Whatever the reason, landing on a 404 page is a bad user experience. After all, why hang out on a site when the first page screams, “Nope, what you’re looking for isn’t here”?

If you’re like me, you immediately hit the “back” button when you see them.

But here’s the thing…

If your site has been around for a while, you probably have your own broken links and deleted pages. After all, 404 errors are extremely common.

They’re like pimples — everyone has them from time to time, and nobody likes them. 

The important thing is how you handle them.

The solution? Get creative!

Instead of relying on an ugly, “hey, this content doesn’t exist anymore” page, why not create a custom 404 page that helps your readers?

For instance, here’s mine. (Sorry for the earworm — this song will be stuck in your head all day.)

Not only does my 404 page make me smile, it also leads readers to my blog and two of my most popular pages. That way, readers have something to click other than the back button.

Want other examples?

The Pixar 404 page doesn’t have any links, but it’s pretty darn cute.

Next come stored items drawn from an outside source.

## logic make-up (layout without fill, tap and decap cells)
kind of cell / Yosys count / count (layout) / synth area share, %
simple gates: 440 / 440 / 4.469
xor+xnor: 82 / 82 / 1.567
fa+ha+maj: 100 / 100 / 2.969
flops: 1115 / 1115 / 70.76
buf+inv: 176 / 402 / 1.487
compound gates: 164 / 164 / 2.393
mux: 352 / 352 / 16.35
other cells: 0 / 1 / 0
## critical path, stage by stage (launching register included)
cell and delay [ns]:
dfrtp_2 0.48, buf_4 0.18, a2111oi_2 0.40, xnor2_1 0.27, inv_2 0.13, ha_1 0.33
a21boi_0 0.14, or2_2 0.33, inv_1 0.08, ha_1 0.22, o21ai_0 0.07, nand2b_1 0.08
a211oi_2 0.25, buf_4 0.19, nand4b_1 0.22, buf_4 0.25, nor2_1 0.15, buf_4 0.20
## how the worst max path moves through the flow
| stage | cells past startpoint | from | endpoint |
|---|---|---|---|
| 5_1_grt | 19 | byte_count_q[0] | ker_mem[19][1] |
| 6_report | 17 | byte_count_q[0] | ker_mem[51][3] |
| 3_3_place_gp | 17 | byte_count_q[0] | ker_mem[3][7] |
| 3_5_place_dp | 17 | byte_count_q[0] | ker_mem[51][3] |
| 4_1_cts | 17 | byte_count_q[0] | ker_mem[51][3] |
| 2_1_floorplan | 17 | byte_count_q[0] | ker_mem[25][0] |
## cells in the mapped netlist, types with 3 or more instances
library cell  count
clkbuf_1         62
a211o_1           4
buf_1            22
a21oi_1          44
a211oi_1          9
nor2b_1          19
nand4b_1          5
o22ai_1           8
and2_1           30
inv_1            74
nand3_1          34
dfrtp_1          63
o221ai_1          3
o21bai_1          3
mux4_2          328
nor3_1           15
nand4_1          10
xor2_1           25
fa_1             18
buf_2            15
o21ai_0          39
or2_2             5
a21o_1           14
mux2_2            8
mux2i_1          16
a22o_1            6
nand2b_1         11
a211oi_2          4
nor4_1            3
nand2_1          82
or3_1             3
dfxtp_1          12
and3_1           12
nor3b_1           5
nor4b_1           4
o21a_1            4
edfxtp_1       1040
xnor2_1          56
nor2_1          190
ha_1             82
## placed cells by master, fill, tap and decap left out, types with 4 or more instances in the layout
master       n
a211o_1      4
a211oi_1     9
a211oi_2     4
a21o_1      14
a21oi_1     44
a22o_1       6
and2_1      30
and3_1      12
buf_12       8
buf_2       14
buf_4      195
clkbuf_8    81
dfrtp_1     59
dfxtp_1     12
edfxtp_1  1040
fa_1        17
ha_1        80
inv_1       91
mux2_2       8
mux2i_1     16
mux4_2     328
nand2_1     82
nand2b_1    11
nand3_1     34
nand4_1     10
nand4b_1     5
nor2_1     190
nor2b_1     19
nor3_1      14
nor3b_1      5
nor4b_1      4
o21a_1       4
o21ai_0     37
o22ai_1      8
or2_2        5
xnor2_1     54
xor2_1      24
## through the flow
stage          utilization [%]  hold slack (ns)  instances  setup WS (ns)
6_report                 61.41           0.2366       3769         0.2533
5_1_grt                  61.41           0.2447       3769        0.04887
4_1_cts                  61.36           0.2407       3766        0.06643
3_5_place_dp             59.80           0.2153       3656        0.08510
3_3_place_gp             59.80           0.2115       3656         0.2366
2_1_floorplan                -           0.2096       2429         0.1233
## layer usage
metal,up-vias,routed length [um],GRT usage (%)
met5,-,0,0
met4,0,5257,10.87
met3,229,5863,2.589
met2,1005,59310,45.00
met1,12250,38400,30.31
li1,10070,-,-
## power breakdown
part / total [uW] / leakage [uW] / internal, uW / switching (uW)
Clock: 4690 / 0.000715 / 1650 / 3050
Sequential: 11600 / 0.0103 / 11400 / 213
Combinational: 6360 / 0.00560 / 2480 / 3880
--- src/hdl/irpk_pkg.sv ---
// Package for the IR pulse/space transmit packer.
// Holds constants, the controller state type and the command/status structs.
// No dependencies.
`default_nettype none

package irpk_pkg;

  localparam int DUR_W       = 24;
  localparam int BYTE_W      = 8;
  localparam int PAIR_W      = 2 * BYTE_W;
  localparam int CHUNK_UNITS = 255;
  localparam int US_SCALE    = 100;
  localparam int ROUND_BIAS  = 50;
  localparam int UNIT_DIV    = 1285;

  // Numerator of the unit conversion
  localparam int NUM_W  = $clog2((2 ** DUR_W - 1) * US_SCALE + ROUND_BIAS + 1);

  // Reciprocal of UNIT_DIV: (n * RECIP_MULT) >> RECIP_SHIFT is exact for n below 2**LOW_W
  localparam int LOW_W       = 25;
  localparam int RECIP_W     = 26;
  localparam int RECIP_MULT  = 53478193;
  localparam int RECIP_SHIFT = 36;
  localparam int PROD_W      = LOW_W + RECIP_W;

  // Steps of one conversion before its result is stored
  localparam int CONV_STEPS = 1;
  localparam int DCNT_W     = $clog2(CONV_STEPS + 1);

  localparam logic ACT_VALUE = 1'b0;
  localparam logic ACT_FLUSH = 1'b1;
  localparam logic REQ_SEND  = 1'b0;
  localparam logic REQ_FLUSH = 1'b1;

  typedef enum logic [3:0] {
    ST_IDLE,
    ST_DIV_P,
    ST_DIV_S,
    ST_SPLIT_P,
    ST_SPLIT_S,
    ST_PUT_MAIN,
    ST_TRAIL,
    ST_FLUSH_BUF,
    ST_FLUSH_REQ,
    ST_DRAIN
  } irpk_state_t;

  typedef struct packed {
    logic take_in;
    logic div_step;
    logic p_store;
    logic s_store;
    logic split_p;
    logic split_s;
    logic put_main;
    logic put_trail;
    logic flush_buf;
    logic flush_req;
    logic drain;
  } irpk_cmd_t;

  typedef struct packed {
    logic exp_space;
    logic in_flush;
    logic act_flush;
    logic div_done;
    logic p_big;
    logic s_big;
    logic trail_zero;
    logic slot_ok;
  } irpk_stat_t;

endpackage

`default_nettype wire

--- src/hdl/irpk_ifs.sv ---
// Valid/ready channel interfaces for the IR packer input and result items.
// Depends on irpk_pkg for field widths.
`default_nettype none

interface irpk_in_if
  import irpk_pkg::*;
  ();
  logic             valid;
  logic             ready;
  logic             action;
  logic [DUR_W-1:0] duration_us;

  modport source (output valid, output action, output duration_us, input ready);
  modport sink   (input valid, input action, input duration_us, output ready);
endinterface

Airbnb’s page is equally engaging, plus there are helpful links to other pages.

E-commerce retailer ModCloth’s 404 page may not be as cute, but it does have helpful product category and “contact us” links. 

You see? Custom 404 pages are like magical concealer for your website pimples. The page may not exist anymore, but the reader doesn’t necessarily notice or care.

(And yes, if you freelance, you can suggest custom 404 pages to your clients and offer to create the concept and to write the content.)

Pretty cool, eh?

What do you think?

Are you ready to create your own custom 404 page? Do you wish I didn’t stick that earworm in your brain? (Again, sorry!) Leave a comment with your thoughts!

4 replies
  1. Emilio López says:

    Hey! Found your post on LinkedIn. Well, you are 100% right! Even though many web design platforms like WordPress or Joomla! come with themes “404 ready,” many sites DON’T have them and that is a big problem. I should add that 404s are not good in Google’s eyes, period, so when a 404 that looks awesome is great it is good practice to make sure those “old and broken URLs” are redirected to new and awesome pages.